(Records from a data source)
..............................

From an optimization exercise on the open Yosys and OpenROAD flow, aimed at small area and a short achievable clock period; shortcuts taken in it are not production practice.
Function was checked by simulation only, so behaviour that the tests miss may differ from the original.
Power and IR drop assume default switching activity.

==> inputs of run A <==
==> flow/design.v (excerpt) <==
module pipeline(
	input				clk,			 
	input				rst_n,		 
	output [9:0]	imem_addr,	 
	input  [15:0]	imem_data,	 
	output			wb_en,		 
	output [3:0]	wb_addr,		 
	output [15:0]	wb_data		 
);
reg [9:0]  PC;
reg        START;
reg [15:0] IRF;
reg [15:8] IRD;       
reg [3:0]  E_op;      
reg [3:0]  E_rd;
reg        E_nz;      
reg        E_sub;     
reg [15:0] R1E;
reg [15:0] R2E;       
reg [15:0] saida_ula;
reg        mult, mult1, mult2, mult3;
reg [3:0]  M0_rd, M1_rd, M2_rd, M3_rd;
reg [15:0] aux3;
reg [3:0]  W_rd;
reg        W_nz;
reg [15:0] saida_ulaW;
reg [15:0] registers [15:0];
assign imem_addr = PC;
assign wb_en   = rst_n & W_nz;
assign wb_addr = W_rd;
assign wb_data = saida_ulaW;
always @(posedge clk) begin
	if (!rst_n) begin
		PC <= 10'd1023;
		START <= 1'b0;
		IRF <= 16'd0;
	end else if (!START) begin
		START <= 1'b1;
	end else begin
		IRF <= imem_data;
		PC <= PC + 10'd1;
	end
end
reg [7:0] rs_oh, rt_oh;    
function [3:0] oh2(input [1:0] v);
	oh2 = 4'b0001 << v;
endfunction
always @(posedge clk) begin
	if (!rst_n) begin
		IRD[15:8] <= 8'd0;
		rs_oh <= 8'h11;
		rt_oh <= 8'h11;
	end else begin
		IRD[15:8] <= IRF[15:8];
		rs_oh <= {oh2(IRF[7:6]), oh2(IRF[5:4])};
		rt_oh <= {oh2(IRF[3:2]), oh2(IRF[1:0])};
	end
end
wire [3:0] D_imm4 = {rs_oh[6] | rs_oh[7], rs_oh[5] | rs_oh[7], rs_oh[2] | rs_oh[3], rs_oh[1] | rs_oh[3]};
wire D_low0 = rs_oh[0] & rs_oh[4] & rt_oh[0] & rt_oh[4];    
wire [3:0] D_op = IRD[15:12];
wire D_imm = (D_op == 4'h3) || (D_op == 4'h7) || (D_op == 4'h8) ||
             (D_op == 4'h9) || (D_op == 4'hA) || (D_op == 4'hB);
wire D_sub = (D_op == 4'h2) || (D_op == 4'h3) || (D_op == 4'hB);
wire D_mul = (D_op == 4'hC);
reg [15:0] rs_val, rt_val;
integer j;
always @(*) begin
	rs_val = 16'd0;
	rt_val = 16'd0;
	for (j = 0; j < 16; j = j + 1) begin
		rs_val = rs_val | (registers[j] & {16{rs_oh[4 + j / 4] & rs_oh[j % 4]}});
  ...
Settings: LEC_CHECK=0, CAP_MARGIN=20, CORE_MARGIN=2, CORE_UTILIZATION=55, CTS_BUF_LIST=sky130_fd_sc_hd__clkbuf_8, CTS_CLUSTER_DIAMETER=60, CTS_CLUSTER_SIZE=15, SETUP_SLACK_MARGIN=3.4, SLEW_MARGIN=20; clock period 6.0 ns.
run.sh (not shown) runs the stock make flow with config.mk's settings and CLKGATE_MAP_FILE= SYNTH_SCRIPT=/design/flow/synth_recipe.tcl, a recipe that flattens the netlist after the stock synthesis.
==> inputs of run E, as changes to run A <==
--- a/flow/design.v
+++ b/flow/design.v
@@ -7,13 +7,13 @@
 	output [3:0]	wb_addr,		 
 	output [15:0]	wb_data		 
 );
 reg [9:0]  PC;
 reg        START;
 reg [15:0] IRF;
-reg [15:8] IRD;       
+reg [15:0] IRD;
 reg [3:0]  E_op;      
 reg [3:0]  E_rd;
 reg        E_nz;      
 reg        E_sub;     
 reg [15:0] R1E;
 reg [15:0] R2E;       
@@ -38,60 +38,47 @@
 		START <= 1'b1;
 	end else begin
 		IRF <= imem_data;
 		PC <= PC + 10'd1;
 	end
 end
-reg [7:0] rs_oh, rt_oh;    
-function [3:0] oh2(input [1:0] v);
-	oh2 = 4'b0001 << v;
-endfunction
 always @(posedge clk) begin
-	if (!rst_n) begin
-		IRD[15:8] <= 8'd0;
-		rs_oh <= 8'h11;
-		rt_oh <= 8'h11;
-	end else begin
-		IRD[15:8] <= IRF[15:8];
-		rs_oh <= {oh2(IRF[7:6]), oh2(IRF[5:4])};
-		rt_oh <= {oh2(IRF[3:2]), oh2(IRF[1:0])};
-	end
+	if (!rst_n) IRD <= 16'd0;
+	else        IRD <= IRF;
 end
-wire [3:0] D_imm4 = {rs_oh[6] | rs_oh[7], rs_oh[5] | rs_oh[7], rs_oh[2] | rs_oh[3], rs_oh[1] | rs_oh[3]};
-wire D_low0 = rs_oh[0] & rs_oh[4] & rt_oh[0] & rt_oh[4];    
 wire [3:0] D_op = IRD[15:12];
 wire D_imm = (D_op == 4'h3) || (D_op == 4'h7) || (D_op == 4'h8) ||
              (D_op == 4'h9) || (D_op == 4'hA) || (D_op == 4'hB);
 wire D_sub = (D_op == 4'h2) || (D_op == 4'h3) || (D_op == 4'hB);
 wire D_mul = (D_op == 4'hC);
 reg [15:0] rs_val, rt_val;
 integer j;
 always @(*) begin
 	rs_val = 16'd0;
 	rt_val = 16'd0;
 	for (j = 0; j < 16; j = j + 1) begin
-		rs_val = rs_val | (registers[j] & {16{rs_oh[4 + j / 4] & rs_oh[j % 4]}});
-		rt_val = rt_val | (registers[j] & {16{rt_oh[4 + j / 4] & rt_oh[j % 4]}});
+		rs_val = rs_val | (registers[j] & {16{IRD[7:4] == j}});
+		rt_val = rt_val | (registers[j] & {16{IRD[3:0] == j}});
 	end
 end
 always @(posedge clk) begin
 	if (!rst_n) begin
 		E_op <= 4'd0;
 		E_nz <= 1'b0;
 		mult <= 1'b0;
 	end else begin
 		E_op <= D_mul ? 4'd0 : D_op;
-		E_nz <= !D_mul && (IRD[15:8] != 8'd0 || !D_low0);
+		E_nz <= !D_mul && (IRD != 16'd0);
 		mult <= D_mul;
 	end
 end
 always @(posedge clk) begin
 	E_rd  <= IRD[11:8];
 	E_sub <= D_sub;
 	M0_rd <= IRD[11:8];
-	R1E   <= D_imm ? {12'd0, D_imm4} : rs_val;
+	R1E   <= D_imm ? {12'd0, IRD[7:4]} : rs_val;
 	R2E   <= D_sub ? ~rt_val : rt_val;
 end
 wire [17:0] sum = {1'b0, R1E, 1'b1} + {1'b0, R2E, E_sub};
 wire E_add = (E_op == 4'h1) || (E_op == 4'h2) || (E_op == 4'hA) || (E_op == 4'hB);
 wire E_slt = (E_op == 4'h3);
 wire E_and = (E_op == 4'h4) || (E_op == 4'h7);
@@ -441,18 +428,17 @@
 wire mw326 = (mw298 & mcs[45]) | (mw298 & mw297) | (mcs[45] & mw297);
 wire mw327 = mw300 ^ mcs[49] ^ mw299;
 wire mw328 = (mw300 & mcs[49]) | (mw300 & mw299) | (mcs[49] & mw299);
 wire mw329 = mw302 ^ mcs[53] ^ mw301;
 wire mw330 = (mw302 & mcs[53]) | (mw302 & mw301) | (mcs[53] & mw301);
 wire mw331 = mw304 ^ mcs[57] ^ mw303;
-wire [12:0] mlo = {1'b0, mw323, mw321, mw319, mw317, mw315, mw313, mw311, mw309, mw307, mw305, mcs[1], mcs[0]} + {1'b0, mw322, mw320, mw318, mw316, mw314, mw312, mw310, mw308, mw306, mcs[5], mcs[2], 1'b0};
-reg [12:0] mlo_q;  
-reg [7:0] mcs2;  
-always @(posedge clk) begin mlo_q <= mlo; mcs2 <= {mw330, mw331, mw328, mw329, mw326, mw327, mw324, mw325}; end
-wire [3:0] mhi = {mcs2[6], mcs2[4], mcs2[2], mcs2[0]} + {mcs2[7], mcs2[5], mcs2[3], mcs2[1]} + mlo_q[12];
-wire [15:0] mprod = {mhi, mlo_q[11:0]};
+reg [30:0] mcs2;  
+always @(posedge clk) mcs2 <= {mw330, mw331, mw328, mw329, mw326, mw327, mw324, mw325, mw322, mw323, mw320, mw321, mw318, mw319, mw316, mw317, mw314, mw315, mw312, mw313, mw310, mw311, mw308, mw309, mw306, mw307, mcs[5], mw305, mcs[2], mcs[1], mcs[0]};
+wire [15:0] mrow0 = {mcs2[29], mcs2[27], mcs2[25], mcs2[23], mcs2[21], mcs2[19], mcs2[17], mcs2[15], mcs2[13], mcs2[11], mcs2[9], mcs2[7], mcs2[5], mcs2[3], mcs2[1], mcs2[0]};
+wire [15:0] mrow1 = {mcs2[30], mcs2[28], mcs2[26], mcs2[24], mcs2[22], mcs2[20], mcs2[18], mcs2[16], mcs2[14], mcs2[12], mcs2[10], mcs2[8], mcs2[6], mcs2[4], mcs2[2], 1'b0};
+wire [15:0] mprod = mrow0 + mrow1;
 always @(posedge clk) begin
 	if (!rst_n) begin
 		mult1 <= 1'b0;
 		mult2 <= 1'b0;
 		mult3 <= 1'b0;
 	end else begin
CORE_UTILIZATION = 40   (was 55)
CTS_BUF_LIST = unset   (was sky130_fd_sc_hd__clkbuf_8)
CTS_CLUSTER_DIAMETER = unset   (was 60)
CTS_CLUSTER_SIZE = unset   (was 15)
==> qor summary <==
Reg2Reg Depth: run E 6; run A 10
Number of setup buffers added after CTS: run E 18; run A 15
Sequential-to-total area share from yosys stat: run E 0.536; run A 0.542
Period utilization: run E 0.454; run A 0.458
GR Util met1: run E 0.340; run A 0.447
Clock buffer instance count of the final layout: run E 67; run A 46
Launch instance of the worst min-delay path: run E M1_rd[2]$_DFF_P_; run A mlo_q[10]$_DFF_P_
Fraction of standard cell area that is sequential: run E 0.463; run A 0.494
Post-Place Cell Area: run E 24900 sq um; run A 24200 sq um
Part of the power in the clock network: run E 0.318; run A 0.221
Power of the combinational group: run E 2.23 mW; run A 2.53 mW
Reg-to-reg critical path startpoint: run E IRD[6]$_SDFF_PN0_; run A mcs[10]$_DFF_P_
Outcome: run E finished clean; run A finished clean
Peak supply drop: run E 0.251 mV; run A 0.228 mV
Number of buffers created by CTS: run E 51; run A 43
Buffers excl. clock: run E 139; run A 115
Non-Clock Buffer Area Fraction: run E 0.0420; run A 0.0368
Cell area after synthesis: run E 23400 sq um; run A 23100 sq um
Simple logic cell fraction of the synthesized area: run E 0.121; run A 0.0994
Number of nets in the synthesized netlist: run E 2167; run A 2153
DIE AREA: run E 60500 sq um; run A 43600 sq um
Area fraction in compound gates after synthesis: run E 0.156; run A 0.177
Aggregate global-route resource usage: run E 0.265; run A 0.359
Core Footprint: run E 57800 sq um; run A 41700 sq um
Post-place setup slack: run E 2.86 ns; run A 2.87 ns

## afterwards: timing with drivers on the ports
The results above use ideal ports. As a check the final layouts listed here were re-extracted and re-timed, cells and wires unchanged.
Step 1, drivers: a clkbuf_16 drives clk and a buf_2 each remaining input, both assumed.
Step 2 also shifts input and output timing later by t, the mid clock arrival at the registers, as if the neighbouring blocks saw the same clock.
a / b / c = ideal / step 1 / step 2; a / b = the first two.
run | t (ns) | slack for setup (ns) | worst hold slack (ns) | worst setup path after step 2 | worst slew at a driven data input, ns
run A | 0.721 | 3.252 / 3.232 / 2.787 | 0.335 / 0.335 / 0.335 | input to register | 0.05
run E | 0.657 | 3.273 / 3.243 / 2.822 | 0.326 / 0.326 / 0.326 | input to register | 0.08
After both steps every run listed still meets setup and hold. The setup slack of run A, which loses most, moves by -0.020 ns with the drivers and by -0.465 ns with both steps.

..............................

### WHAT IS BEING ASKED
For the word "registers", show every line of the entries that holds it.

### PROBLEM SOLUTION
reg [15:0] registers [15:0];
		rs_val = rs_val | (registers[j] & {16{rs_oh[4 + j / 4] & rs_oh[j % 4]}});
-		rs_val = rs_val | (registers[j] & {16{rs_oh[4 + j / 4] & rs_oh[j % 4]}});
-		rt_val = rt_val | (registers[j] & {16{rt_oh[4 + j / 4] & rt_oh[j % 4]}});
+		rs_val = rs_val | (registers[j] & {16{IRD[7:4] == j}});
+		rt_val = rt_val | (registers[j] & {16{IRD[3:0] == j}});
Step 2 also shifts input and output timing later by t, the mid clock arrival at the registers, as if the neighbouring blocks saw the same clock.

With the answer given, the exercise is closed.